Isn't it hard for your kids to fool you? Somehow I can read them like a
book most of the time. Anyway, all this to say that I care about you and
about what you are going through and I wish I could help in some way but I
don't know what to do to make that happen. Cathy
I have thought about the book idea, I remember you guys encouraging me to
do that while I was going through chemo, who knows maybe. I really do want
people to realize they're not alone in how they feel while going through
all this. I looked for information like that while I was going through it.
You can never fool Mom. That's what makes her so special.

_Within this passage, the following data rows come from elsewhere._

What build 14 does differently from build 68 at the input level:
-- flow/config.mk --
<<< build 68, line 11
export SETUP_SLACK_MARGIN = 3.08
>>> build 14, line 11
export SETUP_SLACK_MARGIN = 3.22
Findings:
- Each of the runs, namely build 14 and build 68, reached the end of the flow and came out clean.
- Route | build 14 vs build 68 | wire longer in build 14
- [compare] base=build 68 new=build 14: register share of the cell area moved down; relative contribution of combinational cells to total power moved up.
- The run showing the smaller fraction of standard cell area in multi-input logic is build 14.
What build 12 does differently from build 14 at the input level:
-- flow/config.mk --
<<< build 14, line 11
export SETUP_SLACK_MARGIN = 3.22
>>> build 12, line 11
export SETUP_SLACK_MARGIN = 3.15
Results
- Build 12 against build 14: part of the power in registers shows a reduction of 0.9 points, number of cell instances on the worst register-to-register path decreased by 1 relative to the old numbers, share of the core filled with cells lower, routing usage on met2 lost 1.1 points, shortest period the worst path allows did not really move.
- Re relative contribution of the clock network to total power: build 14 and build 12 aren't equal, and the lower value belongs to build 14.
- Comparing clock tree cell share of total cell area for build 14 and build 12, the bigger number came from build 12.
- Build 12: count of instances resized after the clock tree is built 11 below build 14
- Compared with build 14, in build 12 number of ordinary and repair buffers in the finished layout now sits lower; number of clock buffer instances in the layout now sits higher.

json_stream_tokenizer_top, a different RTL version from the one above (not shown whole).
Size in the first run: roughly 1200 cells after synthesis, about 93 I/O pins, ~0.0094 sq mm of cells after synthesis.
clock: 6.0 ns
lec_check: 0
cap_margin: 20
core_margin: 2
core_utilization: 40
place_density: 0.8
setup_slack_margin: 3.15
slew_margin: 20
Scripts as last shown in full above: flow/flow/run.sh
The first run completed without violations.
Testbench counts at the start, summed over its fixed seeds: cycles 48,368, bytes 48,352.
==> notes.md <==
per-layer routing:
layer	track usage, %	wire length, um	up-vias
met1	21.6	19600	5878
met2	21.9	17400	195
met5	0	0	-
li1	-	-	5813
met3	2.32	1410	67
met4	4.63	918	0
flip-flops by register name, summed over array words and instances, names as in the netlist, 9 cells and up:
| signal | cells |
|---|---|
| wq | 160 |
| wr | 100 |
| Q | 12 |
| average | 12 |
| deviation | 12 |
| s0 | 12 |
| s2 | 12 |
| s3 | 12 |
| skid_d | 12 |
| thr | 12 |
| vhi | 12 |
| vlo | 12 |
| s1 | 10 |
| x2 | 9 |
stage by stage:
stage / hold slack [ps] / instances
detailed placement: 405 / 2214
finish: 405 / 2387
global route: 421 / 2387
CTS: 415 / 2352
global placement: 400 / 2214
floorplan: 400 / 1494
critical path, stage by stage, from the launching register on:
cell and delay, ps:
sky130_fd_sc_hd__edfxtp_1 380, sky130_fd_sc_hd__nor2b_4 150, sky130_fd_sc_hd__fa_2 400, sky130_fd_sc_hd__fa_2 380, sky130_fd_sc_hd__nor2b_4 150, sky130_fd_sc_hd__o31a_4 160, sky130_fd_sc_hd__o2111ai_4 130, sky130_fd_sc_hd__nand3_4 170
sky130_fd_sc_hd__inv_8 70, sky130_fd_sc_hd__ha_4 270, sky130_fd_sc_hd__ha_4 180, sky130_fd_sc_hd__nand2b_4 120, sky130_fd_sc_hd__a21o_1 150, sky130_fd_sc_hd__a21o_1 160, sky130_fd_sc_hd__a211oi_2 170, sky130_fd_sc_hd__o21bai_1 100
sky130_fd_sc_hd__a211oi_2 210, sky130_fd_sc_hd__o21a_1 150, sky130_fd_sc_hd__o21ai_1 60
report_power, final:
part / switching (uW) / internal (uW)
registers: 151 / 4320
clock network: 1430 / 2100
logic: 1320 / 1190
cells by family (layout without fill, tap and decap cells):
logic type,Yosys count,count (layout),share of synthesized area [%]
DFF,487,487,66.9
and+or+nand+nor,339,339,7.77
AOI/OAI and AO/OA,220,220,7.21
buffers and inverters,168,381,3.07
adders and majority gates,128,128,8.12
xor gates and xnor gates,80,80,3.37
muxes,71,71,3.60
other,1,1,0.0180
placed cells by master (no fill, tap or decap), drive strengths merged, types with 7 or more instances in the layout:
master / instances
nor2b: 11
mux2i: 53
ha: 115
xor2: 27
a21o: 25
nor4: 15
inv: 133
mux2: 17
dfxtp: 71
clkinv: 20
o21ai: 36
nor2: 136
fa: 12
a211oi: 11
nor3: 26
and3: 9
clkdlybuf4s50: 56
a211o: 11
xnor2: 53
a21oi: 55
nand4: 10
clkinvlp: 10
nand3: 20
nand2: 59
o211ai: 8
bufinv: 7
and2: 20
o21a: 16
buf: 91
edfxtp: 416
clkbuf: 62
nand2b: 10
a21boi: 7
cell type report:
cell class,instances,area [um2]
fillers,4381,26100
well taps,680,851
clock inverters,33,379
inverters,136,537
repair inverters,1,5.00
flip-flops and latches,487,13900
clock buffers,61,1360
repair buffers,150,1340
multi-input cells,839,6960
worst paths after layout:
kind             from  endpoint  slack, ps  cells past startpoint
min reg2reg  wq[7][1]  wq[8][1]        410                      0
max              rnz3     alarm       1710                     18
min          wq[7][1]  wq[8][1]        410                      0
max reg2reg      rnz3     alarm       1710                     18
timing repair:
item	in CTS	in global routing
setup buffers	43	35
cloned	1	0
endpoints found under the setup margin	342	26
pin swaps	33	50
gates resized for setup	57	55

Love the tranquility picture!
Don't try to trick mom. It never works. The only option is to not talk to
her, which isn't very nice at all.
Goth and Jessica - Dang! I was hoping you all would have some wonderful
ideas for pulling the wool over mom's eyes but apparently moms are just too
smart for their children's own good. Hope you heard that kids, I know what
you're doing. :)
Sorry, it is impossible. And not only can you not trick a Mo, but they can
break down your dang defences so fast. If I am even slightly upset my Mom
can have me bawling in 2.4 seconds.
Oh Serina, I hear that! I have tried many times to convince mom that
everything's ok when it's not and it does not work, ever and yes I usually
end up in tears. :)
Hey Lisa, love the picture. One can never, EVER, fool Mom. At least, I
never could. My daughter has not had success with that either. Hope
tomorrow's a better day!!
Why would we want to trick our moms?
Don't I have you bookmarked? I swear I had you bookmarked, but none of
these recent posts look familiar. Goodness. I've got to get those things
organized. And I need little notes to remind me who everyone is and what
kind of things I like on their blogs. So, Lisa would be really cool nature
photos:o)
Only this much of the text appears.